In Composition as Conversation, Hoover quotes Leonardo as explaining, “Critical listening requires the most effort. It involves processing a message while using your own judgments to differentiate between facts and opinions. It also requires creating your own analysis and opinions of the message being conveyed.” (31-32)
Finally, A. D. Sertillanges reminds all intellectual workers that life is unified and one cannot separate his character from his work. In his acclaimed book, The Intellectual Life, He asserts,
There is something shocking in a dissociation which dislocates the harmony of the human being. One has no faith in jewel merchants who sell pearls and wear none…The true springs up from the same soil as the good: their roots communicate…by practicing the truth that we know, we merit the truth that we do not yet know.” (18-19)
By extension, I derive from his argument that if a researcher is unwilling to live the truth that has been revealed so far, he will not only be ill equipped to discover truths still undiscovered, he likely cannot be trusted to follow the conversation in his research, humbly and honestly, either.
In the next lesson, we’ll tackle the methods of good research.

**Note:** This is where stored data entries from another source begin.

===== src/rtl/traffic_ctrl_act_pkg.sv =====
// traffic_pkg: shared constants for the actuated traffic-light controller.
//   - state codes (also driven out on the debug 'phase' port)
//   - light patterns, bit order {ns_r, ns_y, ns_g, ew_r, ew_y, ew_g}
//   - bit positions of each lamp inside that vector
package traffic_pkg;

    localparam logic [2:0] ST_NS_GREEN  = 3'd0;
    localparam logic [2:0] ST_NS_YELLOW = 3'd1;
    localparam logic [2:0] ST_ALL_RED_A = 3'd2;
    localparam logic [2:0] ST_EW_GREEN  = 3'd3;
    localparam logic [2:0] ST_EW_YELLOW = 3'd4;
    localparam logic [2:0] ST_ALL_RED_B = 3'd5;
    localparam logic [2:0] ST_FLASH     = 3'd6;

    localparam logic [5:0] LT_NS_GREEN  = 6'b001100;
    localparam logic [5:0] LT_NS_YELLOW = 6'b010100;
    localparam logic [5:0] LT_ALL_RED   = 6'b100100;
    localparam logic [5:0] LT_EW_GREEN  = 6'b100001;
    localparam logic [5:0] LT_EW_YELLOW = 6'b100010;
    localparam logic [5:0] LT_DARK      = 6'b000000;

    localparam int unsigned NS_R = 5;
    localparam int unsigned NS_Y = 4;
    localparam int unsigned NS_G = 3;
    localparam int unsigned EW_R = 2;
    localparam int unsigned EW_Y = 1;
    localparam int unsigned EW_G = 0;

endpackage


===== src/rtl/traffic_ctrl_act_if.sv =====
// traffic_ctrl_act_if: controller-side bundle.
//   master: drives tick / ew_sense / ped_req / flash_mode, watches the lamps
//   slave : the controller; receives the inputs, drives lights / walk / phase
interface traffic_ctrl_act_if;
    logic       tick;
    logic       ew_sense;
    logic       ped_req;
    logic       flash_mode;
    logic [5:0] lights;
    logic       walk;
    logic [2:0] phase;

    modport master (output tick, ew_sense, ped_req, flash_mode,
                    input  lights, walk, phase);
    modport slave  (input  tick, ew_sense, ped_req, flash_mode,
                    output lights, walk, phase);
endinterface


===== src/rtl/traffic_ctrl_act_phase_timer.sv =====
// phase_timer: CW-bit tick counter.
//   clk, clr_n : clock, synchronous active-low reset
//   clear      : force count to 0 (overrides tick)
//   tick       : advance by one when set
//   sat        : count never goes beyond this value
//   cnt        : current count
module phase_timer #(
    parameter int CW = 8
) (
    input  logic          clk,
    input  logic          clr_n,
    input  logic          clear,
    input  logic          tick,
    input  logic [CW-1:0] sat,
    output logic [CW-1:0] cnt
);
    logic [CW-1:0] cnt_q, cnt_d;

    always_comb begin
        cnt_d = cnt_q;
        if (clear)
            cnt_d = '0;
        else if (tick && (cnt_q < sat))
            cnt_d = cnt_q + 1'b1;
    end

    always_ff @(posedge clk) begin
        if (!clr_n) cnt_q <= '0;
        else        cnt_q <= cnt_d;
    end

    assign cnt = cnt_q;
endmodule


===== src/rtl/traffic_ctrl_act.sv =====
// traffic_ctrl_act: actuated NS/EW traffic-light controller with pedestrian
// WALK and night flashing.
//   clk, clr_n : clock, synchronous active-low reset
//   bus.slave  : tick, ew_sense, ped_req, flash_mode in;
//                lights {ns_r,ns_y,ns_g,ew_r,ew_y,ew_g}, walk, phase out
// Outputs are Moore-decoded from registered state.
module traffic_ctrl_act
    import traffic_pkg::*;
#(
    parameter int CW         = 8,
    parameter int T_GREEN    = 16,
    parameter int T_EW_GREEN = 8,
    parameter int T_YELLOW   = 4,
    parameter int T_ALLRED   = 2,
    parameter int T_FLASH    = 8
) (
    input logic               clk,
    input logic               clr_n,
    traffic_ctrl_act_if.slave bus
);
    localparam int T_MAX = (1 << CW) - 1;

    if (CW < 1 || CW > 30 ||
        T_GREEN    < 1 || T_GREEN    > T_MAX ||
        T_EW_GREEN < 1 || T_EW_GREEN > T_MAX ||
        T_YELLOW   < 1 || T_YELLOW   > T_MAX ||
        T_ALLRED   < 1 || T_ALLRED   > T_MAX ||
        T_FLASH    < 1 || T_FLASH    > T_MAX) begin : g_bad_param
        $error("traffic_ctrl_act: phase durations must be in 1..2^CW-1");
    end

    localparam logic [CW-1:0] GREEN_LAST  = CW'(T_GREEN - 1);
    localparam logic [CW-1:0] EWG_LAST    = CW'(T_EW_GREEN - 1);
    localparam logic [CW-1:0] YELLOW_LAST = CW'(T_YELLOW - 1);
    localparam logic [CW-1:0] ALLRED_LAST = CW'(T_ALLRED - 1);
    localparam logic [CW-1:0] FLASH_LAST  = CW'(T_FLASH - 1);

    logic [2:0]    state_q, state_d;
    logic          ew_pend_q, ew_pend_d;
    logic          walk_pend_q, walk_pend_d;
    logic          walk_act_q, walk_act_d;
    logic          blink_q, blink_d;
    logic [CW-1:0] cnt, bcnt, cnt_sat;
    logic          enter_ew, blink_wrap;
    logic [5:0]    lights_o;
    logic          walk_o;

    // Phase counter: clears on any state change. Saturating at the state's
    // last count is what makes NS_GREEN park at T_GREEN-1 while waiting.
    always_comb begin
        cnt_sat = '1;
        case (state_q)
            ST_NS_GREEN:                 cnt_sat = GREEN_LAST;
            ST_NS_YELLOW, ST_EW_YELLOW:  cnt_sat = YELLOW_LAST;
            ST_ALL_RED_A, ST_ALL_RED_B:  cnt_sat = ALLRED_LAST;
            ST_EW_GREEN:                 cnt_sat = EWG_LAST;
            default:                     cnt_sat = '1;
        endcase
    end

    phase_timer #(.CW(CW)) u_phase_tmr (
        .clk   (clk),
        .clr_n (clr_n),
        .clear (state_d != state_q),
        .tick  (bus.tick),
        .sat   (cnt_sat),
        .cnt   (cnt)
    );

    // Blink timer idles at 0 outside FLASH so the first half-period after
    // entry is a full T_FLASH ticks.
    assign blink_wrap = bus.tick && (bcnt == FLASH_LAST);

    phase_timer #(.CW(CW)) u_blink_tmr (
        .clk   (clk),
        .clr_n (clr_n),
        .clear ((state_q != ST_FLASH) || blink_wrap),
        .tick  (bus.tick),
        .sat   (FLASH_LAST),
        .cnt   (bcnt)
    );

    // State register
    always_ff @(posedge clk) begin
        if (!clr_n) state_q <= ST_ALL_RED_B;
        else        state_q <= state_d;
    end

    // Next-state logic
    always_comb begin
        state_d = state_q;
        case (state_q)
            ST_NS_GREEN:
                if (bus.tick && cnt == GREEN_LAST && ew_pend_q) state_d = ST_NS_YELLOW;
            ST_NS_YELLOW:
                if (bus.tick && cnt == YELLOW_LAST) state_d = ST_ALL_RED_A;
            ST_ALL_RED_A:
                if (bus.tick && cnt == ALLRED_LAST)
                    state_d = bus.flash_mode ? ST_FLASH : ST_EW_GREEN;
            ST_EW_GREEN:
                if (bus.tick && cnt == EWG_LAST) state_d = ST_EW_YELLOW;
            ST_EW_YELLOW:
                if (bus.tick && cnt == YELLOW_LAST) state_d = ST_ALL_RED_B;
            ST_ALL_RED_B:
                if (bus.tick && cnt == ALLRED_LAST)
                    state_d = bus.flash_mode ? ST_FLASH : ST_NS_GREEN;
            ST_FLASH:
                if (bus.tick && !bus.flash_mode) state_d = ST_ALL_RED_B;
            default:
                state_d = ST_ALL_RED_B;
        endcase
    end

    // Request latches. A request seen on the EW_GREEN entry edge survives
    // the clear (set wins) and is served in the following EW phase.
    assign enter_ew = (state_d == ST_EW_GREEN) && (state_q != ST_EW_GREEN);

    always_comb begin
        ew_pend_d   = ew_pend_q;
        walk_pend_d = walk_pend_q;
        walk_act_d  = walk_act_q;
        if (enter_ew) begin
            ew_pend_d   = 1'b0;
            walk_pend_d = 1'b0;
            walk_act_d  = walk_pend_q;
        end
        if (bus.ew_sense || bus.ped_req) ew_pend_d   = 1'b1;
        if (bus.ped_req)                 walk_pend_d = 1'b1;
    end

    always_comb begin
        blink_d = 1'b0;
        if (state_d == ST_FLASH) begin
            if (state_q != ST_FLASH) blink_d = 1'b1;
            else if (blink_wrap)     blink_d = ~blink_q;
            else                     blink_d = blink_q;
        end
    end

    always_ff @(posedge clk) begin
        if (!clr_n) begin
            ew_pend_q   <= 1'b0;
            walk_pend_q <= 1'b0;
            walk_act_q  <= 1'b0;
            blink_q     <= 1'b0;
        end else begin
            ew_pend_q   <= ew_pend_d;
            walk_pend_q <= walk_pend_d;
            walk_act_q  <= walk_act_d;
            blink_q     <= blink_d;
        end
    end

    // Output decode; unused codes show all-red
    always_comb begin
        lights_o = LT_ALL_RED;
        walk_o   = 1'b0;
        case (state_q)
            ST_NS_GREEN:  lights_o = LT_NS_GREEN;
            ST_NS_YELLOW: lights_o = LT_NS_YELLOW;
            ST_EW_GREEN: begin
                lights_o = LT_EW_GREEN;
                walk_o   = walk_act_q;
            end
            ST_EW_YELLOW: lights_o = LT_EW_YELLOW;
            ST_FLASH: begin
                lights_o       = LT_DARK;
                lights_o[NS_Y] = blink_q;
                lights_o[EW_R] = blink_q;
            end
            default:      lights_o = LT_ALL_RED;
        endcase
    end

    assign bus.lights = lights_o;
    assign bus.walk   = walk_o;
    assign bus.phase  = state_q;
endmodule
$ cat src/rtl/segled_capture.sv
// segled_capture: samples a scanned six-digit 7-segment bus, recovers each
// digit value and decimal-point level, and publishes all six together as one
// coherent frame. Also flags undecodable patterns, illegal enables and loss
// of the scan.
module segled_capture #(
  parameter int STABLE_CYCLES  = 16,
  parameter int TIMEOUT_CYCLES = 120000
) (
  input  logic       CLK_50M,
  input  logic       RST,
  input  logic [5:0] SEG_EN,
  input  logic [7:0] SEG_DATA,
  input  logic       CLR_ERR,
  output logic [3:0] hours2_data,
  output logic [3:0] hours1_data,
  output logic [3:0] minutes2_data,
  output logic [3:0] minutes1_data,
  output logic [3:0] seconds2_data,
  output logic [3:0] seconds1_data,
  output logic [5:0] dp_flags,
  output logic       frame_done,
  output logic       frame_valid,
  output logic       pat_err,
  output logic       en_err,
  output logic       scan_lost
);

  localparam int TW = $clog2(TIMEOUT_CYCLES + 1);

  // state is kept as a named enum so checkers can observe it directly
  typedef enum logic [1:0] {S_IDLE, S_SETTLE, S_HOLD} state_t;
  state_t state;

  logic [5:0]      smp_en, prv_en;
  logic [7:0]      smp_data, prv_data;
  logic [7:0]      cnt;
  logic [TW-1:0]   timer;
  logic [5:0]      seen, seen_next;
  logic [5:0][3:0] shadow;
  logic [5:0]      shadow_dp;
  logic [5:0][3:0] disp;

  logic [5:0] low;
  logic       changed, blank, one_low;
  logic [4:0] dec;
  logic       commit, commit_ok, commit_pat, commit_en, publish, tmo_hit;

  // {valid, value}; the decimal point is not part of the pattern
  function automatic logic [4:0] decode7(input logic [6:0] s);
    case (s)
      7'h3F: return {1'b1, 4'h0};
      7'h06: return {1'b1, 4'h1};
      7'h5B: return {1'b1, 4'h2};
      7'h4F: return {1'b1, 4'h3};
      7'h66: return {1'b1, 4'h4};
      7'h6D: return {1'b1, 4'h5};
      7'h7D: return {1'b1, 4'h6};
      7'h07: return {1'b1, 4'h7};
      7'h7F: return {1'b1, 4'h8};
      7'h6F: return {1'b1, 4'h9};
      7'h77: return {1'b1, 4'hA};
      7'h7C: return {1'b1, 4'hB};
      7'h58: return {1'b1, 4'hC};
      7'h5E: return {1'b1, 4'hD};
      7'h79: return {1'b1, 4'hE};
      7'h71: return {1'b1, 4'hF};
      default: return 5'b0;
    endcase
  endfunction

  assign low     = ~smp_en;
  assign changed = {smp_en, smp_data} != {prv_en, prv_data};
  assign blank   = (low == 6'b0);
  assign one_low = $onehot(low);
  assign dec     = decode7(smp_data[6:0]);

  // commit fires on the cycle the sample has been seen STABLE_CYCLES times
  assign commit     = (state == S_SETTLE) && !changed && (cnt == 8'(STABLE_CYCLES - 1));
  assign commit_ok  = commit && one_low && dec[4];
  assign commit_pat = commit && one_low && !dec[4];
  assign commit_en  = commit && !blank && !one_low;
  assign publish    = (seen == 6'h3F);
  // a successful commit in the same cycle keeps the scan alive
  assign tmo_hit    = !commit_ok && (timer == TW'(TIMEOUT_CYCLES - 1));

  // next seen mask: cleared by publish or timeout, then the new digit is added
  always_comb begin
    seen_next = seen;
    if (publish || tmo_hit) seen_next = 6'b0;
    if (commit_ok) seen_next = seen_next | low;
  end

  // input stage: one register for the live sample, one for change detection
  always_ff @(posedge CLK_50M or posedge RST) begin
    if (RST) begin
      smp_en   <= 6'h3F;
      smp_data <= 8'h00;
      prv_en   <= 6'h3F;
      prv_data <= 8'h00;
    end else begin
      smp_en   <= SEG_EN;
      smp_data <= SEG_DATA;
      prv_en   <= smp_en;
      prv_data <= smp_data;
    end
  end

  // settle FSM: count identical samples, commit once, then wait for a change
  always_ff @(posedge CLK_50M or posedge RST) begin
    if (RST) begin
      state <= S_IDLE;
      cnt   <= 8'd0;
    end else begin
      case (state)
        S_IDLE: begin
          if (changed) begin
            state <= S_SETTLE;
            cnt   <= 8'd1;
          end
        end
        S_SETTLE: begin
          if (changed) cnt <= 8'd1;
          else if (commit) state <= S_HOLD;
          else cnt <= cnt + 8'd1;
        end
        S_HOLD: begin
          if (changed) begin
            state <= blank ? S_IDLE : S_SETTLE;
            cnt   <= 8'd1;
          end
        end
        default: state <= S_IDLE;
      endcase
    end
  end

  // shadow capture, frame publish, scan timeout and sticky error flags
  always_ff @(posedge CLK_50M or posedge RST) begin
    if (RST) begin
      seen        <= 6'b0;
      shadow      <= '0;
      shadow_dp   <= 6'b0;
      disp        <= '0;
      dp_flags    <= 6'b0;
      frame_done  <= 1'b0;
      frame_valid <= 1'b0;
      timer       <= '0;
      scan_lost   <= 1'b0;
      pat_err     <= 1'b0;
      en_err      <= 1'b0;
    end else begin
      frame_done <= publish;
      seen       <= seen_next;
      if (commit_ok) begin
        for (int i = 0; i < 6; i++) begin
          if (low[i]) begin
            shadow[i]    <= dec[3:0];
            shadow_dp[i] <= smp_data[7];
          end
        end
      end
      if (publish) begin
        disp        <= shadow;
        dp_flags    <= shadow_dp;
        frame_valid <= 1'b1;
      end
      if (commit_ok) begin
        timer     <= '0;
        scan_lost <= 1'b0;
      end else if (timer != TW'(TIMEOUT_CYCLES)) begin
        timer <= timer + 1'b1;
      end
      if (tmo_hit) begin
        scan_lost   <= 1'b1;
        frame_valid <= 1'b0;
      end
      pat_err <= (pat_err & ~CLR_ERR) | commit_pat;
      en_err  <= (en_err & ~CLR_ERR) | commit_en;
    end
  end

  assign hours2_data   = disp[0];
  assign hours1_data   = disp[1];
  assign minutes2_data = disp[2];
  assign minutes1_data = disp[3];
  assign seconds2_data = disp[4];
  assign seconds1_data = disp[5];

endmodule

Technically, Aristotle says the essence of sophistry consists in the moral purpose, the deliberate use of fallacious arguments. In Dialectic, the dialectician has the power or faculty of making use of them when he pleases; when he does so deliberately, he is called a sophist. In Rhetoric, this distinction does not exist; he who uses sound arguments as well as he who uses false ones are both known as rhetoricians. Nevertheless, Aristotle defends rhetoric, making the distinction between those who would use the art of persuasion just and those who would use it unjustly (Rhetoric, 1.1.13). The designation for the deceitful user of dialectic, sophists, was later in history also applied to the unjust rhetorician as well. Aristotle, Aristotle in 23 Volumes, Translated by J. H. Freese., ed. J. H. Freese, vol. 22 (Medford, MA: Harvard University Press; William Heinemann Ltd., 1926).